Search the entries below for "cells" and copy each matching line.

**Entries supplied:**
- Opening Delimiter -

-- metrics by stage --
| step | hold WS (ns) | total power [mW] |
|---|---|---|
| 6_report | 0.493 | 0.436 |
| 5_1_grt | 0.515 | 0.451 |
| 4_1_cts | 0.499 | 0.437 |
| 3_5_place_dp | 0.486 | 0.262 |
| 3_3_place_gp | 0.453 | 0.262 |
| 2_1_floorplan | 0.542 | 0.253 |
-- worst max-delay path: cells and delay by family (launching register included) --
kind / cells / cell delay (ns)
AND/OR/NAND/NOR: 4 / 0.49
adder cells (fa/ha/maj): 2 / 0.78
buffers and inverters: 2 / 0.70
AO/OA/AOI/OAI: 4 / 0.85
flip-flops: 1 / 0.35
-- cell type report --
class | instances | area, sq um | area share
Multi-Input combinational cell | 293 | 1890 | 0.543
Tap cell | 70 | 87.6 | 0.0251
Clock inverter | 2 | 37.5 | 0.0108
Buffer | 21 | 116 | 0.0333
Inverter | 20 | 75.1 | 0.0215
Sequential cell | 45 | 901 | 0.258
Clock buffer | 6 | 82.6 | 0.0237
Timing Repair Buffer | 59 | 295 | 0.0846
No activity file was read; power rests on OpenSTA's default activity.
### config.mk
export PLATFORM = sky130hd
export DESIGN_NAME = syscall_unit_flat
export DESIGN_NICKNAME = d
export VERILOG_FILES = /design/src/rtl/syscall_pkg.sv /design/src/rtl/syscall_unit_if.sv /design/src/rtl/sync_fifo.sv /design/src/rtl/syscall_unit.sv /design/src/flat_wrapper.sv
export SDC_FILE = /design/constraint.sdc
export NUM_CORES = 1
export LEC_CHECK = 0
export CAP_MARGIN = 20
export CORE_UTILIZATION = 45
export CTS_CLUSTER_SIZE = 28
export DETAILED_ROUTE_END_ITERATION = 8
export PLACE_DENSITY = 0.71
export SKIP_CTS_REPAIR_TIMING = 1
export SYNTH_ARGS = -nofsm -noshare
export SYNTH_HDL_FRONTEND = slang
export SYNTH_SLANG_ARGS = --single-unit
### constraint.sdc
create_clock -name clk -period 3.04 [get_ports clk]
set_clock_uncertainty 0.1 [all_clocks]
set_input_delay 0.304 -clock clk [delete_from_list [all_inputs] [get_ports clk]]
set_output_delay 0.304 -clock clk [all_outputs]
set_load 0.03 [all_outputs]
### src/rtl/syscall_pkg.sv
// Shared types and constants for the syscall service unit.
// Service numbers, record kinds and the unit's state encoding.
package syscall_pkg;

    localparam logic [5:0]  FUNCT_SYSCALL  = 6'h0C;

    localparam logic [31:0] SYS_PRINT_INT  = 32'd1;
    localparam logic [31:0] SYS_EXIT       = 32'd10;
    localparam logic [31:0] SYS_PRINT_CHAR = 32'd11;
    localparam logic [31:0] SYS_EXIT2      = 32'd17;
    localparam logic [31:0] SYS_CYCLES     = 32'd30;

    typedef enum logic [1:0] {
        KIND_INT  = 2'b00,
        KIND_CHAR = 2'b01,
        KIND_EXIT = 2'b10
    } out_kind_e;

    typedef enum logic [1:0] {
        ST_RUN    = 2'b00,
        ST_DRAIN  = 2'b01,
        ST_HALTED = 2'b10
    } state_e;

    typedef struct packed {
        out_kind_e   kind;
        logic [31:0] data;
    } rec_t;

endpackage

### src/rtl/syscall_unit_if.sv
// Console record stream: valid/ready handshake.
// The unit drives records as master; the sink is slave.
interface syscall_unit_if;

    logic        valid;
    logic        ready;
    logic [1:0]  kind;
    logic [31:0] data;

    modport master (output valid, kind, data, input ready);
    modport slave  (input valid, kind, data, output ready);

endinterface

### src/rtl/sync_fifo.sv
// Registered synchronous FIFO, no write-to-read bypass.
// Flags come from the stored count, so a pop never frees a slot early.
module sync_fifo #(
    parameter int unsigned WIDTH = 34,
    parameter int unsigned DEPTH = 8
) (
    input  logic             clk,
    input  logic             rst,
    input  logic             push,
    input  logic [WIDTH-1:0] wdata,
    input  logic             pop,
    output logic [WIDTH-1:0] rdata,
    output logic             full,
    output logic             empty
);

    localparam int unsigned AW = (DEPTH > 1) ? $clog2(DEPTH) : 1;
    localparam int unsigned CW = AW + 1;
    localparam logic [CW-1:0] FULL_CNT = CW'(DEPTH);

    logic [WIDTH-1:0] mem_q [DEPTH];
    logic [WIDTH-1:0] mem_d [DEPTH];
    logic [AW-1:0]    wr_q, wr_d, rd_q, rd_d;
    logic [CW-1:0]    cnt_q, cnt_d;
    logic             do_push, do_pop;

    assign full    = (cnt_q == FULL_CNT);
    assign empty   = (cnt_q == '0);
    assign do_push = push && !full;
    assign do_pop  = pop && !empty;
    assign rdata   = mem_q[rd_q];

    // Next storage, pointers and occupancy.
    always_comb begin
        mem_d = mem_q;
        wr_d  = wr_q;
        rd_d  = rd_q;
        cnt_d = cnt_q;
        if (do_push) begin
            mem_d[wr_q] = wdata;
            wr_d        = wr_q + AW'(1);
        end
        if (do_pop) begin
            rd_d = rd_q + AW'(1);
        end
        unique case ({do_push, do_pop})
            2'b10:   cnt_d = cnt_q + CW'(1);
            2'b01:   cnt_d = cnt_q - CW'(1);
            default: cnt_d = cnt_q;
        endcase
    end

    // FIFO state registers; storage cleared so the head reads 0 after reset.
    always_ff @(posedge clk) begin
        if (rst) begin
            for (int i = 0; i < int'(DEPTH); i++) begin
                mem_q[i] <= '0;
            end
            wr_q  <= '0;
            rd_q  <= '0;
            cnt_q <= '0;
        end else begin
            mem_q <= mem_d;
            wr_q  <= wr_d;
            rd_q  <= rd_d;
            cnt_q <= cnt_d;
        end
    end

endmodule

- Closing Delimiter -
- Opening Delimiter -

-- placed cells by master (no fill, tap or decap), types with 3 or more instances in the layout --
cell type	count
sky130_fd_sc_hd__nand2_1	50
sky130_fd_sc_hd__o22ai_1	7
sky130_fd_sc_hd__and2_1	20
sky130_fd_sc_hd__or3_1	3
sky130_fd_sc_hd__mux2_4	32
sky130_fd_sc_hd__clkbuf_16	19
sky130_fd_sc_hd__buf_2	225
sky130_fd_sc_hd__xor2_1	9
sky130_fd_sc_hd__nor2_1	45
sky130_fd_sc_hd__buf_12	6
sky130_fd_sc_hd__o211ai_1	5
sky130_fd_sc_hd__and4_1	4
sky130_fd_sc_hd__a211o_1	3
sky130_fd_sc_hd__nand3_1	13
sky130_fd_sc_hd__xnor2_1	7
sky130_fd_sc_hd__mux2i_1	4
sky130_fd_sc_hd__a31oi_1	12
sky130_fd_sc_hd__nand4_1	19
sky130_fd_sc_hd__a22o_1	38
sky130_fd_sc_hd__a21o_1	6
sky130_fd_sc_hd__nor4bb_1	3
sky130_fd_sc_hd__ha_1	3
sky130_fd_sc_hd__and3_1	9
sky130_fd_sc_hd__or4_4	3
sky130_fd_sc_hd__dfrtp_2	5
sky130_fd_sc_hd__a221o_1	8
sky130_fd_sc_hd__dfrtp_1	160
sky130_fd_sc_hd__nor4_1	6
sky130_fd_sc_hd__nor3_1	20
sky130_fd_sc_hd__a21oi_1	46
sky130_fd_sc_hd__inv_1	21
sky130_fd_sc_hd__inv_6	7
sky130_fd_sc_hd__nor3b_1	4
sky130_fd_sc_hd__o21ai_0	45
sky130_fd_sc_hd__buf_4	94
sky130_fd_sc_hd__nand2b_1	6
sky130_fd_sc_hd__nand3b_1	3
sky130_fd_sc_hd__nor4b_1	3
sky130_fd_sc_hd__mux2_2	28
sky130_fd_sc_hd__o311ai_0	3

- Closing Delimiter -

**Answer to this problem:**
-- worst max-delay path: cells and delay by family (launching register included) --
kind / cells / cell delay (ns)
adder cells (fa/ha/maj): 2 / 0.78
-- placed cells by master (no fill, tap or decap), types with 3 or more instances in the layout --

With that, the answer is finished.